What are flaps in plastic surgery?
Flaps are skin and subcutaneous tissue with an intact blood supply moved to cover an adjacent tissue defect. They are used in reconstructive surgery (usually performed by plastic surgeons). The kind tissue injury or defect the surgeon aims to correct determines which of three different techniques they use
- advancement flaps,
- rotational flaps or
- transposition flaps.
Many variations and modifications of transposition flaps exist. Similar to other flaps, transposition flaps may be further modified and adjusted to accommodate individual situations.
What is transposition flap surgery?
Transpositional flap surgery is a reconstructive surgery which uses transposition flaps.
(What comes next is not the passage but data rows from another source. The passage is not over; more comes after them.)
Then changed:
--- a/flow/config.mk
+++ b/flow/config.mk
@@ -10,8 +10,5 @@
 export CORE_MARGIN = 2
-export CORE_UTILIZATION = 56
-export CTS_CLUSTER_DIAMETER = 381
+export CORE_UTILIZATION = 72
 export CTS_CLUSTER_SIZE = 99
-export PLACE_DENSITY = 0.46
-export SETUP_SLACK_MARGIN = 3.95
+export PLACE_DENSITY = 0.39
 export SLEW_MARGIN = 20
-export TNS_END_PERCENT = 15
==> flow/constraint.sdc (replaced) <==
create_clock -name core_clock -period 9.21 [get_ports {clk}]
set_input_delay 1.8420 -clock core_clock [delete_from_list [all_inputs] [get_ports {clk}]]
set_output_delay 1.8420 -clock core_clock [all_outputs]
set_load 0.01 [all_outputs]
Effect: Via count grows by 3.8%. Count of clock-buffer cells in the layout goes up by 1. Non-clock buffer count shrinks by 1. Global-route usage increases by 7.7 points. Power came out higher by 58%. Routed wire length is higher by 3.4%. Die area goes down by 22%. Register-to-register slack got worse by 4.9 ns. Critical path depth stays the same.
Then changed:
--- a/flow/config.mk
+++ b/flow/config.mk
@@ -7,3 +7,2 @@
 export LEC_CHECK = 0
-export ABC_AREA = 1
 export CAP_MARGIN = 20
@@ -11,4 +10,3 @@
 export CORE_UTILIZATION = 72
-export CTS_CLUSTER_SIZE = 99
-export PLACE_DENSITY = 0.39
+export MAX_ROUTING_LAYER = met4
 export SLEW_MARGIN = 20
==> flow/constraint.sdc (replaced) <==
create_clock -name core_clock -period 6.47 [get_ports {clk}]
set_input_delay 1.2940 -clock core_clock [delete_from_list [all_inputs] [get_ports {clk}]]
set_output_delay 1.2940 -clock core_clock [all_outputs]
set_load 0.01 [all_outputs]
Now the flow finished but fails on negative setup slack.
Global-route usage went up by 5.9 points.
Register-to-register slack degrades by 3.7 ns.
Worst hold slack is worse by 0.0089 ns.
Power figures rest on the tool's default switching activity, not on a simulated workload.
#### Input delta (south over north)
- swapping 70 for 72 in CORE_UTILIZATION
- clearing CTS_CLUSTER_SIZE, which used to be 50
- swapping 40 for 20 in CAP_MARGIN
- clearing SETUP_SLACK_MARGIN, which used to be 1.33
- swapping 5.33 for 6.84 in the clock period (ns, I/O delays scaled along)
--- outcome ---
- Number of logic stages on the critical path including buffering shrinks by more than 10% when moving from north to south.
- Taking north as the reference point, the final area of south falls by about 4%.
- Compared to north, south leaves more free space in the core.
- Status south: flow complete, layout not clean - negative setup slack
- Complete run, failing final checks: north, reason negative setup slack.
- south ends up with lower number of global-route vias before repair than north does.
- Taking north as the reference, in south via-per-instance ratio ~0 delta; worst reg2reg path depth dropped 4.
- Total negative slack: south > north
## job 6746
// complex_multiplier
module complex_multiplier
    #(parameter integer     OPERAND_WIDTH_A = 16,  
      parameter integer     OPERAND_WIDTH_B = 16,  
      parameter integer     OPERAND_WIDTH_OUT = 32,   
      parameter integer     STAGES = 6,   
      parameter             BLOCKING = 0,
      parameter             ROUND_MODE = 0,
      parameter integer     GROWTH_BITS = 0,   
      parameter             BYTE_ALIGNED = 1,
      localparam            EFF_PORT_WIDTH_A = BYTE_ALIGNED ? ((OPERAND_WIDTH_A*2+15)/16)*16 : OPERAND_WIDTH_A * 2,
      localparam            EFF_PORT_WIDTH_B = BYTE_ALIGNED ? ((OPERAND_WIDTH_B*2+15)/16)*16 : OPERAND_WIDTH_B * 2,
      localparam            EFF_PORT_WIDTH_OUT = BYTE_ALIGNED ? ((OPERAND_WIDTH_OUT*2+15)/16)*16 : OPERAND_WIDTH_OUT * 2
    )
    (   
        input                                           aclk,
        input                                           aresetn,
		input                                           rounding_cy,
        input               [EFF_PORT_WIDTH_A - 1 : 0]    s_axis_a_tdata,
        output reg                                      s_axis_a_tready,
        input                                           s_axis_a_tvalid,
        input               [EFF_PORT_WIDTH_B - 1 : 0]    s_axis_b_tdata,
        output reg                                      s_axis_b_tready,
        input                                           s_axis_b_tvalid,
        output reg  		[EFF_PORT_WIDTH_OUT - 1 : 0]  m_axis_dout_tdata,
        output reg                                      m_axis_dout_tvalid,
        input                                           m_axis_dout_tready
        );
make LEC_CHECK=0 ABC_AREA=1 CAP_MARGIN=20 CORE_MARGIN=2 CORE_UTILIZATION=72 CTS_CLUSTER_DIAMETER=330 CTS_CLUSTER_SIZE=99 SLEW_MARGIN=20 finish   # period 2.22 ns
run.sh (not shown) runs the stock make flow with config.mk's settings and CLKGATE_MAP_FILE=.
Job 6746 did not finish: a tool error stopped it during 5_1_grt.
A transposition flap is a flap rotated to cover an intervening area of normal skin to be placed in its recipient site.
Transpositional flaps exploit skin elasticity at a site distant to the surgical defect and redirect the tension of closure, meaning the sutures or other closure techniques don’t pull the wound together at a weak part in the tissue. They are generally smaller and move more freely and are common in facial reconstruction.
What is rotational flap surgery?
Rotation flaps are flaps in which the tissue is rotated on a pivot point to cover a primary defect. Rotation flaps fill one defect by creating another defect that may be closed with less tension.
What is advancement flap surgery?
This reconstructive surgery uses flaps that involve advancement of adjacent tissue to cover a primary tissue defect.
What are the advantages of transposition flap surgery?
Transpositional flap surgery
- Accomplishes redistribution and redirection of tension.
- Tends to use smaller areas of tissue than advancement and rotation flaps.
- Results in more aesthetically pleasing scars that tend to be easy to hide.
What are the types of transposition flaps and their uses?
Many different types of transposition flaps exist, though the most used types include the following:
- Classic rhombic flap to cover rhombus-shaped defects
- Modified rhombic flaps to close defects with acute angles
- Banner-type flaps for closure of postsurgical defects of the nasal dorsum
- Tunneled transposition flap for closure of wide defects and preserving aesthetic appearance
Who should not get transposition flap surgery?
Transpositional flap surgery may not be an option for people who
What are the complications of transitional flap surgery?
- Dehiscence: A cut made during the procedure separates or ruptures after it has been sutured.
- Flap necrosis (tissue death) due to excessive tension or postoperative infection
- Pincushioning, or the trapdoor phenomenon: The puffing up or out-pouching of a flap above the surrounding skin surface. Pincushioning may occur because of
- excess subcutaneous fat under the flap,
- fluid accumulation,
- oversized flaps, or
- a failure to establish contact between the undersurface of the flap and the recipient bed (lack of contact inhibition), which pushes up the flap center.